Aim of the task
Please copy each line below that contains the string "enable".

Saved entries
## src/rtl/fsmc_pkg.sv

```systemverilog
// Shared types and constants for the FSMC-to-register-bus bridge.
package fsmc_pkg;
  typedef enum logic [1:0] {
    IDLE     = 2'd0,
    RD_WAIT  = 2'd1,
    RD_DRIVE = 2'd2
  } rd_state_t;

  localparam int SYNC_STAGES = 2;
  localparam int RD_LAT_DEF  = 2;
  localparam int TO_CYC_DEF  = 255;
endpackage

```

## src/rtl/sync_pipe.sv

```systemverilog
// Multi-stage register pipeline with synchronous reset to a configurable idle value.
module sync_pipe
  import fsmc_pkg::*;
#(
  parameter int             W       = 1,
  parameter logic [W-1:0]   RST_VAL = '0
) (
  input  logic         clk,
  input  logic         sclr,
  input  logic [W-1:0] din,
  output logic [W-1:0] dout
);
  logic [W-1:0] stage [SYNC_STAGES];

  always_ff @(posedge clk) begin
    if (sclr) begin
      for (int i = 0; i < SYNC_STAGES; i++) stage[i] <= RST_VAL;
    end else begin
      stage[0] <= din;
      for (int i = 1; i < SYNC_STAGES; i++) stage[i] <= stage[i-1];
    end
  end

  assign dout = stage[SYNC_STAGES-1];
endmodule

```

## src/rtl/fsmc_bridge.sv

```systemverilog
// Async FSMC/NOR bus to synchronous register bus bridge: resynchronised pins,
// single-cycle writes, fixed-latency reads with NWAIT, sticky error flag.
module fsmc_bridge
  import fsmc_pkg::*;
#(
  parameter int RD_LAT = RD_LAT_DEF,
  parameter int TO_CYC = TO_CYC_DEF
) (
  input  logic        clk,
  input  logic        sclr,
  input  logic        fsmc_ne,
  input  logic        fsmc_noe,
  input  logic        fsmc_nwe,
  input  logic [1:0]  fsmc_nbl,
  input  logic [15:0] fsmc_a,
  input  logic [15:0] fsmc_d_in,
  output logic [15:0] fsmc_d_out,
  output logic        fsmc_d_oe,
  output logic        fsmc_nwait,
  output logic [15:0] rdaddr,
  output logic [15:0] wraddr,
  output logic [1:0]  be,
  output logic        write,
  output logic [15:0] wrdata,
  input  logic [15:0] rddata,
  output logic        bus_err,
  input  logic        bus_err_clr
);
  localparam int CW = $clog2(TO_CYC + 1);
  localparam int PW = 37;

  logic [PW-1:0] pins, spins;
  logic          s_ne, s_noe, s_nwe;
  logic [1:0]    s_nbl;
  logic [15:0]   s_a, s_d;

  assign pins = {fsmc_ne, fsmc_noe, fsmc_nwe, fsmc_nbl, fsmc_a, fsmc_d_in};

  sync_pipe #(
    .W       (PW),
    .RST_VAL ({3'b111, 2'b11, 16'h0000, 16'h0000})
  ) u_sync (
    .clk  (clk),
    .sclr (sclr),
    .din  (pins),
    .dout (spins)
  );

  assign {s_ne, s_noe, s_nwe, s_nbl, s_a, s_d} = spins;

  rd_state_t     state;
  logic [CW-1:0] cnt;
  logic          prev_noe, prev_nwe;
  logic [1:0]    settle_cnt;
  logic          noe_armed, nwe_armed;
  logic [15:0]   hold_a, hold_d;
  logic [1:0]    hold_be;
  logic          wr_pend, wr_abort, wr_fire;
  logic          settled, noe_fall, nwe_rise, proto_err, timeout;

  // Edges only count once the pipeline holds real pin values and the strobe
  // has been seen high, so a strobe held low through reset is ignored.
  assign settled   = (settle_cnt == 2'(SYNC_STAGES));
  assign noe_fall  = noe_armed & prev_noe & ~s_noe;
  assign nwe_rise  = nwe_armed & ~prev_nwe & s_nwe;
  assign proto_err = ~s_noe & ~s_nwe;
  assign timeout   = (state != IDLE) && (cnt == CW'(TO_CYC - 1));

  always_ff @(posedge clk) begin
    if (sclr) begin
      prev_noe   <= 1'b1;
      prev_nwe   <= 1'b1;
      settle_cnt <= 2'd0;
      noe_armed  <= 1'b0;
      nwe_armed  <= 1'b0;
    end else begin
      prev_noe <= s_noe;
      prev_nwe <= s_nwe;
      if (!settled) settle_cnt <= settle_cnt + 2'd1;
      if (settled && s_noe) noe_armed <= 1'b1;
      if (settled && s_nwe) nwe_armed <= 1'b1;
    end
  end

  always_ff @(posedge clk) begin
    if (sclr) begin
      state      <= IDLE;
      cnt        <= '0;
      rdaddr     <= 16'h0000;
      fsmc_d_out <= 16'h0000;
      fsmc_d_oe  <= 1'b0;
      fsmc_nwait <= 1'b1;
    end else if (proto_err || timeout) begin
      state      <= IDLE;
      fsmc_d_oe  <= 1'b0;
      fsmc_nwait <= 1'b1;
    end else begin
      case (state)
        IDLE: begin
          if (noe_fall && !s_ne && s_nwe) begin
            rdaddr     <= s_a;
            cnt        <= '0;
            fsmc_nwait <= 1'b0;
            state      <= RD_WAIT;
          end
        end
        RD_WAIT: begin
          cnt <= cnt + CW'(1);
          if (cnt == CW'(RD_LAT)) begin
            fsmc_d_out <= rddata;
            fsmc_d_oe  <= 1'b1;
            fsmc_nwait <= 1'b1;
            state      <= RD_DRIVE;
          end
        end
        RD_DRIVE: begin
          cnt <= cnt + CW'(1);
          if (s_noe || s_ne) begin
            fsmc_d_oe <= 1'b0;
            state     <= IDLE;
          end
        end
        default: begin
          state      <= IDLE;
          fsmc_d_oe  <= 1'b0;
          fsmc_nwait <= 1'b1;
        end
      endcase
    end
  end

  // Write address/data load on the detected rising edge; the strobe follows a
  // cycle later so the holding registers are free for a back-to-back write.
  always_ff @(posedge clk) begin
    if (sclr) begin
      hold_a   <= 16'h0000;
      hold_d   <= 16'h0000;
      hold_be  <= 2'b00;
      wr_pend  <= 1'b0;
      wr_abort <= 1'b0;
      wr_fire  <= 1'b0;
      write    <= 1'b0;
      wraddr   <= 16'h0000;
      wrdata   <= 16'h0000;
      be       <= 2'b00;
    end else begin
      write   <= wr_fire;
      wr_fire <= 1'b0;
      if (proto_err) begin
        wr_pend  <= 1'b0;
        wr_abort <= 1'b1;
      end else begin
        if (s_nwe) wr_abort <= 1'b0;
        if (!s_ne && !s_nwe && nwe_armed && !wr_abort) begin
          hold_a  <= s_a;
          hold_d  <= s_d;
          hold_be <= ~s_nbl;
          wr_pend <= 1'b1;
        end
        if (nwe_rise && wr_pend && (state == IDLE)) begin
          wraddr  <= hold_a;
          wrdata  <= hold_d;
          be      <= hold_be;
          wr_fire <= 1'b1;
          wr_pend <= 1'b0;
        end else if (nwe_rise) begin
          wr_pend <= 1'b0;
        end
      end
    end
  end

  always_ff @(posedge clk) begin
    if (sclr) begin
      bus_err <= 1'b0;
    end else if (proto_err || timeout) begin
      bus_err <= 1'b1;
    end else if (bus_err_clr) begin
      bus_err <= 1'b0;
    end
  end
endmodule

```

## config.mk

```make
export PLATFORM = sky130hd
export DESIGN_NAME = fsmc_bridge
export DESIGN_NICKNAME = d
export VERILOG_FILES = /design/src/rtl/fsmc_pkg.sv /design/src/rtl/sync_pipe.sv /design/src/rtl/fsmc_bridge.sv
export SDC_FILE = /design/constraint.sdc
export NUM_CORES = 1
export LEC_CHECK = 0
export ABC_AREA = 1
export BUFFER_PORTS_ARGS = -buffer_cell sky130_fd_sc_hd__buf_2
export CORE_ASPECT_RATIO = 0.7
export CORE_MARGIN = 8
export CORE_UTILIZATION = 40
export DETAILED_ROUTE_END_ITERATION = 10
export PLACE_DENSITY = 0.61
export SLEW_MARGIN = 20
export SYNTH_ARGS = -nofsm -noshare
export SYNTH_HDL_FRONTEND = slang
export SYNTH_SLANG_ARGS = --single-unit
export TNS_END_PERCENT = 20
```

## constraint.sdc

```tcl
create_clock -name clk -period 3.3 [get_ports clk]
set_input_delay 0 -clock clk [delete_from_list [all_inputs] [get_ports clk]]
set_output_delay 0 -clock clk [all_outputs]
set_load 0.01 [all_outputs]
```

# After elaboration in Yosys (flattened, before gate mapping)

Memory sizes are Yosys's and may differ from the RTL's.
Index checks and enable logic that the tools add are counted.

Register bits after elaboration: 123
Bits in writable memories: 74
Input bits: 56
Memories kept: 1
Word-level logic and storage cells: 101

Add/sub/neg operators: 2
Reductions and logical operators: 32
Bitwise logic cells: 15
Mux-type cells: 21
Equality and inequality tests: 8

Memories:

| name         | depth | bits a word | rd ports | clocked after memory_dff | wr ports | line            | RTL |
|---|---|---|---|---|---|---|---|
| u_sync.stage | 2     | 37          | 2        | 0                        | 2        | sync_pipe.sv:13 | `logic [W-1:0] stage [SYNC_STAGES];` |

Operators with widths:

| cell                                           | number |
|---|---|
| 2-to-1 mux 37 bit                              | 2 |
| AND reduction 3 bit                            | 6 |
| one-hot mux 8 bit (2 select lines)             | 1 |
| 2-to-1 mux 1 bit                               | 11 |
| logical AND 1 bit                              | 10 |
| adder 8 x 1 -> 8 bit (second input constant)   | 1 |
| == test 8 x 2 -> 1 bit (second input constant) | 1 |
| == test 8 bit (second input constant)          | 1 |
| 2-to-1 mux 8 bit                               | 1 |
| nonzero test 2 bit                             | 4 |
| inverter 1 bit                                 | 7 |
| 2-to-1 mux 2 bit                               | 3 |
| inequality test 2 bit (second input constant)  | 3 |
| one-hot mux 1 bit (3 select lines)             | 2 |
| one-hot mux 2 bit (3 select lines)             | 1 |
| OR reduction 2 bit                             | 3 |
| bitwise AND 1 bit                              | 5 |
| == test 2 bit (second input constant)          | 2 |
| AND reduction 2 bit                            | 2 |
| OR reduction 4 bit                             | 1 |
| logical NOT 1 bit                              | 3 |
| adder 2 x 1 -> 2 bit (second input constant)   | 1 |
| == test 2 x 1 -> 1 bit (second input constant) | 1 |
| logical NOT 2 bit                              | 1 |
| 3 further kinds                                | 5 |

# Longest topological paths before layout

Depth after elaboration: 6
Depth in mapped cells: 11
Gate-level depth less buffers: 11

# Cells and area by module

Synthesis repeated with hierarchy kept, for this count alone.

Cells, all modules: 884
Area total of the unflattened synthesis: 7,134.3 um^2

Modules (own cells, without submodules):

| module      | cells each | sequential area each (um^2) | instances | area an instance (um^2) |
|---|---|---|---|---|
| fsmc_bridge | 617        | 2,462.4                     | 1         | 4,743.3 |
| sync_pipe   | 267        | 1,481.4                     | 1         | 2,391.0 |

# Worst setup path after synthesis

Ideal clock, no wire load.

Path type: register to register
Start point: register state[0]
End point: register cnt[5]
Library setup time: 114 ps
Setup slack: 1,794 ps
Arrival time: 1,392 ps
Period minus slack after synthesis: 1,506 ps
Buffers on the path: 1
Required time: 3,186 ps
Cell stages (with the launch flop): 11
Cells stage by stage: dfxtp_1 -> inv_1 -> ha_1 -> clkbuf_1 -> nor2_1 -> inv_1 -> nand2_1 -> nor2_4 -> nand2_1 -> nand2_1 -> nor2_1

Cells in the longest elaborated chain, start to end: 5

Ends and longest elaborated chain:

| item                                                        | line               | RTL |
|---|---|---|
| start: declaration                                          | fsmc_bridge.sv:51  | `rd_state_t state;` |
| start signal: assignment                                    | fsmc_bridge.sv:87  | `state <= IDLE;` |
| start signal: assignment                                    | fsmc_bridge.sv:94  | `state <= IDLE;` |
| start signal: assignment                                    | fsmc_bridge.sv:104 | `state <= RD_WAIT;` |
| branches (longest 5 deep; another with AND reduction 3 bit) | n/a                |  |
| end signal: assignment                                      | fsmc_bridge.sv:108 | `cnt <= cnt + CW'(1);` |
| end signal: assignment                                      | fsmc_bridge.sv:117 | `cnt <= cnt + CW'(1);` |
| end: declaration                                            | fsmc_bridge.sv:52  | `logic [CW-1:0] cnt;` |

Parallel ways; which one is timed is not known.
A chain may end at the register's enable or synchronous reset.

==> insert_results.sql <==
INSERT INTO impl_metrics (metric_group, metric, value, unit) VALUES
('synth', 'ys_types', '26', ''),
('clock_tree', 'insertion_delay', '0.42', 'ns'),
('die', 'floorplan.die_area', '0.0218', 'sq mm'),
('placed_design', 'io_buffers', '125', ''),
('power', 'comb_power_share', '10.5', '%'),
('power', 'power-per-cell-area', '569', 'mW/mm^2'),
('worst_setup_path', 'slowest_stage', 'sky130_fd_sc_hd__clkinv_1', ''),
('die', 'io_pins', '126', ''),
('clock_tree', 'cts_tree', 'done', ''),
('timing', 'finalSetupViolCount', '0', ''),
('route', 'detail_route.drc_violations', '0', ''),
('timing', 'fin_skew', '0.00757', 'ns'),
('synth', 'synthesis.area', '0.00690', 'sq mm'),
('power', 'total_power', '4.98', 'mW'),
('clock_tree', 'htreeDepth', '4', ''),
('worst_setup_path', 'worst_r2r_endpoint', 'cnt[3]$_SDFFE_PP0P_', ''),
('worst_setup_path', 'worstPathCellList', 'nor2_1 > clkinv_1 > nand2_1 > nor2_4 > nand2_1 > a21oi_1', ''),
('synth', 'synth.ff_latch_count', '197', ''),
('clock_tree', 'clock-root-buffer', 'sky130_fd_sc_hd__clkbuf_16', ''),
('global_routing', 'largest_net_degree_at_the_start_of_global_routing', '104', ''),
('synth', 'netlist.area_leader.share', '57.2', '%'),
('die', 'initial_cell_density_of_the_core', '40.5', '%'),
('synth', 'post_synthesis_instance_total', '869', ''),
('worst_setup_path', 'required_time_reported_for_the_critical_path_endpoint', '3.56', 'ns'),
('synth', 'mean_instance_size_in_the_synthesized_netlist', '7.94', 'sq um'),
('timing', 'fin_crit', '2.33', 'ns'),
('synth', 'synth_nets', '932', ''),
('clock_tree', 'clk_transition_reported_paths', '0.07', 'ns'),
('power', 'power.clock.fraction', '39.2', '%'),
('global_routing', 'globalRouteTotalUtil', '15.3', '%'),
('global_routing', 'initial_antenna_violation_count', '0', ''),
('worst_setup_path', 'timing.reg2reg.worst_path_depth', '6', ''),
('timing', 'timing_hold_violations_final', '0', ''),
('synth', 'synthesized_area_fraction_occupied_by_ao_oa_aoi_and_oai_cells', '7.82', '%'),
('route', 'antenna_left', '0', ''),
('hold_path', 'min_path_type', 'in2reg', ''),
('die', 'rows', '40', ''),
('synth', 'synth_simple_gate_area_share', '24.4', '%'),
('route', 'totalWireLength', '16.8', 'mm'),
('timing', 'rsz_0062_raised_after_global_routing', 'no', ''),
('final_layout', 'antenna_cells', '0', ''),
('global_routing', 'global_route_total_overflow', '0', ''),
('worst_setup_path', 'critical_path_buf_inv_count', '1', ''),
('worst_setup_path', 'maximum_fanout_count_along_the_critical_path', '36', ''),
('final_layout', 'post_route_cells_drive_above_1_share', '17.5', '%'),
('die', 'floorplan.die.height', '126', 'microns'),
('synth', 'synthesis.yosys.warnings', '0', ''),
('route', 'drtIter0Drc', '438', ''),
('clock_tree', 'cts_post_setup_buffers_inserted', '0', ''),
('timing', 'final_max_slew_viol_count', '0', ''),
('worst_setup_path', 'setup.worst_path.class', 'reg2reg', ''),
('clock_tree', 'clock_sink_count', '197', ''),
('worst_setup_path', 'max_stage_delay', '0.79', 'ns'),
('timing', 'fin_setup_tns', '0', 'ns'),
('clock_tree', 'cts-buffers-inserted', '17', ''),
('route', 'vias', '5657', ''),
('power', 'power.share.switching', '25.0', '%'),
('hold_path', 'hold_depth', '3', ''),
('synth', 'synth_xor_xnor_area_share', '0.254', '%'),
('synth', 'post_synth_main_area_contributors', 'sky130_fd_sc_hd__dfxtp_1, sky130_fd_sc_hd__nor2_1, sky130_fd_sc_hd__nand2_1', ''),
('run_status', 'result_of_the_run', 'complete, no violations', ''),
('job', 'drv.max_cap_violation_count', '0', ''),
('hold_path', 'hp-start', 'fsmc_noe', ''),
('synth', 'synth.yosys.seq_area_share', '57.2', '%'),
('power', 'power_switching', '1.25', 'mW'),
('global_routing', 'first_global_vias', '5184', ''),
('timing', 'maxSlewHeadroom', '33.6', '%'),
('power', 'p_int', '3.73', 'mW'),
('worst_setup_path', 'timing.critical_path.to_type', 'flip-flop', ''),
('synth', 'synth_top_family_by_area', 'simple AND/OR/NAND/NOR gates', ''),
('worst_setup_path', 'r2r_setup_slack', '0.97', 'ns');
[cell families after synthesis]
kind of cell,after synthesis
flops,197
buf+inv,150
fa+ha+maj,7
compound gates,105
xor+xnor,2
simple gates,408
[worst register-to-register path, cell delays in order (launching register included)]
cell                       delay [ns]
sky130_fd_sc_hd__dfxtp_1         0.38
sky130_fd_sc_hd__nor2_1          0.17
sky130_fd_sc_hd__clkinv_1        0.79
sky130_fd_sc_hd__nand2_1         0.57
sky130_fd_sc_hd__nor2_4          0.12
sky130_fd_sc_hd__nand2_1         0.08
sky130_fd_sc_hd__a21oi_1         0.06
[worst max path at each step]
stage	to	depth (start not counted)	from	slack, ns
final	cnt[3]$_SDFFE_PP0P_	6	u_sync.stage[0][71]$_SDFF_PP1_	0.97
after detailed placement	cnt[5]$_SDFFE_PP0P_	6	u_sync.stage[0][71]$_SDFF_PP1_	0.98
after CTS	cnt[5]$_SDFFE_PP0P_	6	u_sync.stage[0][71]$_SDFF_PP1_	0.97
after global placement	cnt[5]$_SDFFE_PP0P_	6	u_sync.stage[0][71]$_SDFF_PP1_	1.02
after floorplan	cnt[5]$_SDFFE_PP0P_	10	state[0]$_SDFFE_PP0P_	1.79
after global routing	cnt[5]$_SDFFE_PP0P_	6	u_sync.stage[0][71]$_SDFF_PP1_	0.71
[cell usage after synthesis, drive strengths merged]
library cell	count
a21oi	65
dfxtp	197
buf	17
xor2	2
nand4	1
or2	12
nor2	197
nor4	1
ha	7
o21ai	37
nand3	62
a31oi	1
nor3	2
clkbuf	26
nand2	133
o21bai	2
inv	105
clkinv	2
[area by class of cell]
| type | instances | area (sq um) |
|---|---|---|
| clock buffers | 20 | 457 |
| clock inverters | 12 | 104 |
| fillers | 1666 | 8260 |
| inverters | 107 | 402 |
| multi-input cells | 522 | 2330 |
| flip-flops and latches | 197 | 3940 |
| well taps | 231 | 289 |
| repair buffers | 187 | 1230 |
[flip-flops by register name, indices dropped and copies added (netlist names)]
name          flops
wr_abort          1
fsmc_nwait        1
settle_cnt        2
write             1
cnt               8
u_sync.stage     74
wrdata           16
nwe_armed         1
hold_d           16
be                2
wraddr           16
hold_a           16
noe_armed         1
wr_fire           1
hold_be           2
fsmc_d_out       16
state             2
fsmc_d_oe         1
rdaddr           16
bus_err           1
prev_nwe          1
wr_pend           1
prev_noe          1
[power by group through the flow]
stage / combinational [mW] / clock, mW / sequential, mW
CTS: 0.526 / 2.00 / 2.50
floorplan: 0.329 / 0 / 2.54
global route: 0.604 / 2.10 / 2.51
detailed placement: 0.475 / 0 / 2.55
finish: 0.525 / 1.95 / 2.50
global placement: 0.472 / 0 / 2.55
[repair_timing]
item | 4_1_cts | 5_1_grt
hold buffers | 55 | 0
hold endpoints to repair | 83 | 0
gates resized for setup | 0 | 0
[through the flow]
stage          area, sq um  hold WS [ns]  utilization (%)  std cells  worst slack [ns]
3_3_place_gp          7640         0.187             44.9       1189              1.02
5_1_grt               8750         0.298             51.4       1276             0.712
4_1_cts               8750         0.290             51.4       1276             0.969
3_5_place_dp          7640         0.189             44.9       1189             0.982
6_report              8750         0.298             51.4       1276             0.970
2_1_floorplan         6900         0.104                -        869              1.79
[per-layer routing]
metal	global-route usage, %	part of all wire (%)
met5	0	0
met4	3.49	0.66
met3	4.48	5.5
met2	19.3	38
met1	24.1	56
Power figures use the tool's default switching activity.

Solution to this task
Index checks and enable logic that the tools add are counted.
A chain may end at the register's enable or synchronous reset.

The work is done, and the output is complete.